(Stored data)
$ cat config.mk
export PLATFORM = sky130hd
export DESIGN_NAME = seg_scan_driver
export DESIGN_NICKNAME = d
export VERILOG_FILES = /design/src/rtl/seg_scan_driver.sv
export SDC_FILE = /design/constraint.sdc
export NUM_CORES = 1
export LEC_CHECK = 0
export CAP_MARGIN = 20
export CELL_PAD_IN_SITES_DETAIL_PLACEMENT = 0
export CELL_PAD_IN_SITES_GLOBAL_PLACEMENT = 2
export CORE_UTILIZATION = 39
export DETAILED_ROUTE_END_ITERATION = 6
export HOLD_SLACK_MARGIN = 0.03
export MAX_ROUTING_LAYER = met4
export PLACE_DENSITY = 0.76
export SYNTH_ARGS = -nofsm -noshare
export SYNTH_HDL_FRONTEND = slang
export SYNTH_SLANG_ARGS = --single-unit
$ cat constraint.sdc
create_clock -name clk_in -period 2.12 [get_ports clk_in]
set_input_delay 0.212 -clock clk_in [delete_from_list [all_inputs] [get_ports clk_in]]
set_output_delay 0.212 -clock clk_in [all_outputs]
set_load 0.01 [all_outputs]
$ cat src/rtl/seg_scan_driver.sv
// seg_scan_driver: double-buffered 4-digit common-anode scan driver with anode guard interval.
// Define SEG_HEX_EN to decode codes 10-15 as hex glyphs; otherwise they show blank.
module seg_scan_driver #(
  parameter int TICK_DIV  = 100000,
  parameter int BLANK_CYC = 1000
) (
  input  logic        clk_in,
  input  logic        reset_n,
  input  logic [15:0] digits_in,
  input  logic [3:0]  dp_in,
  input  logic        load,
  input  logic        lz_blank,
  output logic [6:0]  seg,
  output logic        dp,
  output logic [3:0]  an,
  output logic        frame_start
);
  localparam int CW = $clog2(TICK_DIV);

  logic [CW-1:0] r_cnt;
  logic [1:0]    r_idx;
  logic [15:0]   r_sh_dig, r_act_dig;
  logic [3:0]    r_sh_dp, r_act_dp;
  logic          r_pend, r_fs, r_dp;
  logic [6:0]    r_seg;
  logic [3:0]    r_an;
  logic          w_wrap, w_bound, w_lit, w_blank;
  logic [3:0]    w_code;
  logic [6:0]    w_dec;

  function automatic logic [6:0] decode(input logic [3:0] c);
    case (c)
      4'd0:    decode = 7'b1000000;
      4'd1:    decode = 7'b1111001;
      4'd2:    decode = 7'b0100100;
      4'd3:    decode = 7'b0110000;
      4'd4:    decode = 7'b0011001;
      4'd5:    decode = 7'b0010010;
      4'd6:    decode = 7'b0000010;
      4'd7:    decode = 7'b1111000;
      4'd8:    decode = 7'b0000000;
      4'd9:    decode = 7'b0010000;
`ifdef SEG_HEX_EN
      4'd10:   decode = 7'b0001000;
      4'd11:   decode = 7'b0000011;
      4'd12:   decode = 7'b1000110;
      4'd13:   decode = 7'b0100001;
      4'd14:   decode = 7'b0000110;
      default: decode = 7'b0001110;
`else
      default: decode = 7'b1111111;
`endif
    endcase
  endfunction

  always_comb begin
    w_wrap  = r_cnt == CW'(TICK_DIV - 1);
    w_bound = w_wrap && r_idx == 2'd3;
    w_lit   = r_cnt >= CW'(BLANK_CYC);
    w_code  = r_act_dig[{r_idx, 2'b00} +: 4];
    w_dec   = decode(w_code);
    // a digit blanks only when it and every digit to its left are zero
    w_blank = lz_blank && (r_idx == 2'd3 ? r_act_dig[15:12] == 4'd0 :
                           r_idx == 2'd2 ? r_act_dig[15:8]  == 8'd0 :
                           r_idx == 2'd1 ? r_act_dig[15:4]  == 12'd0 : 1'b0);
  end

  always_ff @(posedge clk_in or negedge reset_n) begin
    if (!reset_n) begin
      r_cnt     <= '0;
      r_idx     <= 2'd0;
      r_sh_dig  <= 16'd0;
      r_sh_dp   <= 4'd0;
      r_act_dig <= 16'd0;
      r_act_dp  <= 4'd0;
      r_pend    <= 1'b0;
      r_fs      <= 1'b0;
      r_an      <= 4'hf;
      r_seg     <= 7'h7f;
      r_dp      <= 1'b1;
    end else begin
      r_cnt <= w_wrap ? '0 : r_cnt + 1'b1;
      if (w_wrap) r_idx <= r_idx + 1'b1;
      r_fs <= w_bound;
      if (w_bound && r_pend) begin
        r_act_dig <= r_sh_dig;
        r_act_dp  <= r_sh_dp;
      end
      if (load) begin
        r_sh_dig <= digits_in;
        r_sh_dp  <= dp_in;
        r_pend   <= 1'b1;
      end else if (w_bound) begin
        r_pend <= 1'b0;
      end
      r_an  <= w_lit ? ~(4'b0001 << r_idx) : 4'hf;
      r_seg <= w_lit ? (w_blank ? 7'h7f : w_dec) : 7'h7f;
      r_dp  <= w_lit ? ~r_act_dp[r_idx] : 1'b1;
    end
  end

  assign seg         = r_seg;
  assign dp          = r_dp;
  assign an          = r_an;
  assign frame_start = r_fs;
endmodule
# == Word-level counts from Yosys, hierarchy flattened ==
# Memory sizes are Yosys's and may differ from the RTL's.
# Index checks and enable logic that the tools add are counted.
# totals
in_bits,24
n_memories,1
reg_bits,73
out_inout_bits,13
romBits,112
elab_cells,43
# classes
eq_ne,4
n_addsub,2
order_cmp,2
shifts,2
bitwise,2
n_reduce_logical,7
n_mux,12
# mem_list
name,words,width,read_ports,rd_ports_with_merged_regs,wr,line_no,rtl
(no name shown),16,7,1,0,0,32,case (c)
# ops
operator,count
"17-bit by 1-bit adder with 17-bit output, second input constant",1
"17-bit equality test, second input constant",1
"17-bit by 10-bit >= comparator with 1-bit output, second input constant",1
17-bit two-way mux,1
16-bit by 5-bit indexed part select with 4-bit output,1
7-bit two-way mux,2
12-bit zero test,1
8-bit zero test,1
1-bit two-way mux,7
"2-bit equality test, second input constant",2
4-bit zero test,1
4-bit two-way mux,1
4-bit inverter,1
"1-bit by 2-bit left shift with 4-bit output, first input constant",1
1-bit logical AND,3
"2-bit by 3-bit < comparator with 1-bit output, second input constant",1
"2-bit by 1-bit adder with 2-bit output, second input constant",1
1-bit binary-select mux with 2-bit select,1
"2-bit by 1-bit equality test with 1-bit output, second input constant",1
2-bit nonzero test,1
1-bit inverter,1

# == Longest topological paths before layout ==
# depth
depth_word,7
mapped_depth,7
mapped_depth_nobuf,6

# == Worst setup path before layout ==
# Ideal clock, no wire load.
# synth_timing
path_type,register -> register
startpoint,reg r_cnt[0]
endpoint,reg r_act_dig[0]
n_path_buf,1
setup_time_ps,125
slack_ps,186
required_ps,1995
synth_period_minus_slack_ps,1934
arrival_time_ps,1810
path_stages_with_launch,7
path_cell_list,dfrtp_1 -> ha_1 -> and4_1 -> nand2_1 -> nor4_4 -> buf_6 -> mux2_2
# synth_between
elab_chain_cells,3
# synth_rtl
element,line_no,rtl
from (decl),20,logic [CW-1:0] r_cnt;
from (signal assigned),82,r_cnt <= w_wrap ? '0 : r_cnt + 1'b1;
17-bit equality test,57,w_wrap = r_cnt == CW'(TICK_DIV - 1);
1-bit logical AND,58,w_bound = w_wrap && r_idx == 2'd3;
1-bit logical AND,85,if (w_bound && r_pend) begin
to (signal assigned),86,r_act_dig <= r_sh_dig;
to (decl),22,"logic [15:0] r_sh_dig, r_act_dig;"
# Every way passes these cells.
# A chain may end at the register's enable or synchronous reset.

# == Worst setup path after layout ==
# layout_timing
startpoint,reg r_cnt[14]
endpoint,reg r_act_dp[2]
# layout_between
elab_chain_cells,3
# layout_rtl
element,line_no,rtl
17-bit equality test,57,
1-bit logical AND,58,
1-bit logical AND,85,
to (signal assigned),87,r_act_dp <= r_sh_dp;
to (decl),23,"logic [3:0] r_sh_dp, r_act_dp;"
# Every way passes these cells.

==> flow_summary_export.csv <==
group,metric,value,unit
status,status,"completed",
placement,dp_slack,0.122,ns
setup_path,max_stage_delay,0.45,ns
synth,yosysUniqueCellTypes,37,
flow_run,maxCapViolCount,0,
cells_and_area,fill_cells,723,
routing,drtIter0Drc,54,
clock_network,ctsResizeCount,0,
floorplan,start_util,41.4,%
setup_path,r2r_slack,0.12,ns
sta,worst_clock_skew,0.0115,ns
global_routing,grt.overflow.total,0,
global_routing,grt_pass1_vias,1945,
floorplan,die_w,93.5,um
clock_network,cts.sinks,73,
setup_path,crit_type,"flip-flop to flip-flop",
clock_network,cts_tree,"built",
global_routing,grt_max_degree,74,
routing,ant_nets,0,
synth,synth.avg_cell_area,13.3,um2
sta,fin_hold_ws,0.413,ns
cells_and_area,drive_above_1_share,29.0,%
setup_path,cp_top_family,"simple AND/OR/NAND/NOR gates",
sta,worst_slack,0.124,ns
clock_network,cts-root-buf,"clkbuf_8",
sta,fin_setup_tns,0,ns
floorplan,ios,37,
setup_path,slowest_stage,"dfrtp_1",
placement,place_area,3790,um2
setup_path,rr_endpoint,"r_act_dp[2]",
synth,yosysTopAreaCell,"dfrtp_1",
synth,synth_top_area_share,46.8,%
floorplan,coreArea,7890,um2
clock_network,numCtsBuffers,9,
floorplan,die-area,8730,um2
synth,synth_ff_type,"dfrtp_1",
sta,hold_violations,0,
placement,dpl.hpwl,4.01,mm
synth,syn-num-nets,280,
clock_network,clock_path_buffers,2,
synth,seq_area_frac_synth,56.5,%
synth,synth_top_cells_by_area,"dfrtp_1 (47%), mux2_2 (14%), dfstp_2 (9.7%), ha_1 (4.2%), mux4_2 (3.5%)",
sta,relSlewSlack,72.0,%
sta,fmax,501,MHz
power_and_ir_drop,leakagePower,0.00175,uW
setup_path,cp.required,2.34,ns
setup_path,critPathBufInv,1,
cells_and_area,final_area,4000,um2
sta,timing.final.crit_share,94.1,%
setup_path,worst-r2r-cell-count,5,
synth,synth_seq_cells,73,
synth,synth_edf_count,0,
clock_network,htree_levels,3,
setup_path,r2r_start,"r_cnt[14]",
sta,setup_violations,0,
setup_path,cp-start-kind,"flip-flop",
power_and_ir_drop,p_sw,553,uW
power_and_ir_drop,p_comb_share,4.7,%
placement,place.gp.congestion,0.728,
routing,wire_per_inst,14.4,um
routing,viasPerCell,4.82,
synth,syn_area,3260,um2
global_routing,grtUsageTotal,15.7,%
power_and_ir_drop,p_per_area,666,nW/um2
power_and_ir_drop,p_seq_share,54.5,%
routing,first_pass_iters,4,
cells_and_area,final_nets,330,
floorplan,die_h,93.5,um
setup_path,crit_top_cell,"nor4_4",
setup_path,crit_fanout,20,
cells_and_area,fin_util,50.8,%
synth,synth_cells,245,
routing,drt-total-wl,5.80,mm
clock_network,clock_latency,0.34,ns
sta,min_period,2.00,ns
clock_network,path_clk_slew,0.08,ns
routing,vias,1938,
power_and_ir_drop,clock_power_share,40.9,%
power_and_ir_drop,ir_drop,322,uV
cells_and_area,diodes,0,
setup_path,cp_cell_sequence,"nor4_4 > nand3_4 > nor4_4 > buf_12 > mux2_2",
synth,yosys_warnings,0,
setup_path,worst_setup_path_end_kind,"flip-flop",
sta,worst_pin_slew,0.415,ns
placement,io_buffers,36,
routing,drc,0,
global_routing,antenna_found_initial,0,
global_routing,grt_first_pass_wirelength,9.90,mm
worst_hold_path,hold_class,"input port to asynchronous set/reset pin",
sta,grt_setup_unrepaired,"no",
power_and_ir_drop,p_int,2110,uW
sta,maxSlewViolCount,0,
power_and_ir_drop,swShare,20.7,%
floorplan,rows,32,
setup_path,worstPathArrival,2.22,ns
synth,ys_async_sr_fraction,100,%
cells_and_area,area_growth,22.7,%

* **Task item**
Would you retype exactly the lines above, from the line with "export SDC_FILE = /design/constraint.sdc" to the line with "decode = 7'b0000110;", with both end lines kept and nothing more?

* **Response to this exercise**
export SDC_FILE = /design/constraint.sdc
export NUM_CORES = 1
export LEC_CHECK = 0
export CAP_MARGIN = 20
export CELL_PAD_IN_SITES_DETAIL_PLACEMENT = 0
export CELL_PAD_IN_SITES_GLOBAL_PLACEMENT = 2
export CORE_UTILIZATION = 39
export DETAILED_ROUTE_END_ITERATION = 6
export HOLD_SLACK_MARGIN = 0.03
export MAX_ROUTING_LAYER = met4
export PLACE_DENSITY = 0.76
export SYNTH_ARGS = -nofsm -noshare
export SYNTH_HDL_FRONTEND = slang
export SYNTH_SLANG_ARGS = --single-unit
$ cat constraint.sdc
create_clock -name clk_in -period 2.12 [get_ports clk_in]
set_input_delay 0.212 -clock clk_in [delete_from_list [all_inputs] [get_ports clk_in]]
set_output_delay 0.212 -clock clk_in [all_outputs]
set_load 0.01 [all_outputs]
$ cat src/rtl/seg_scan_driver.sv
// seg_scan_driver: double-buffered 4-digit common-anode scan driver with anode guard interval.
// Define SEG_HEX_EN to decode codes 10-15 as hex glyphs; otherwise they show blank.
module seg_scan_driver #(
  parameter int TICK_DIV  = 100000,
  parameter int BLANK_CYC = 1000
) (
  input  logic        clk_in,
  input  logic        reset_n,
  input  logic [15:0] digits_in,
  input  logic [3:0]  dp_in,
  input  logic        load,
  input  logic        lz_blank,
  output logic [6:0]  seg,
  output logic        dp,
  output logic [3:0]  an,
  output logic        frame_start
);
  localparam int CW = $clog2(TICK_DIV);

  logic [CW-1:0] r_cnt;
  logic [1:0]    r_idx;
  logic [15:0]   r_sh_dig, r_act_dig;
  logic [3:0]    r_sh_dp, r_act_dp;
  logic          r_pend, r_fs, r_dp;
  logic [6:0]    r_seg;
  logic [3:0]    r_an;
  logic          w_wrap, w_bound, w_lit, w_blank;
  logic [3:0]    w_code;
  logic [6:0]    w_dec;

  function automatic logic [6:0] decode(input logic [3:0] c);
    case (c)
      4'd0:    decode = 7'b1000000;
      4'd1:    decode = 7'b1111001;
      4'd2:    decode = 7'b0100100;
      4'd3:    decode = 7'b0110000;
      4'd4:    decode = 7'b0011001;
      4'd5:    decode = 7'b0010010;
      4'd6:    decode = 7'b0000010;
      4'd7:    decode = 7'b1111000;
      4'd8:    decode = 7'b0000000;
      4'd9:    decode = 7'b0010000;
`ifdef SEG_HEX_EN
      4'd10:   decode = 7'b0001000;
      4'd11:   decode = 7'b0000011;
      4'd12:   decode = 7'b1000110;
      4'd13:   decode = 7'b0100001;
      4'd14:   decode = 7'b0000110;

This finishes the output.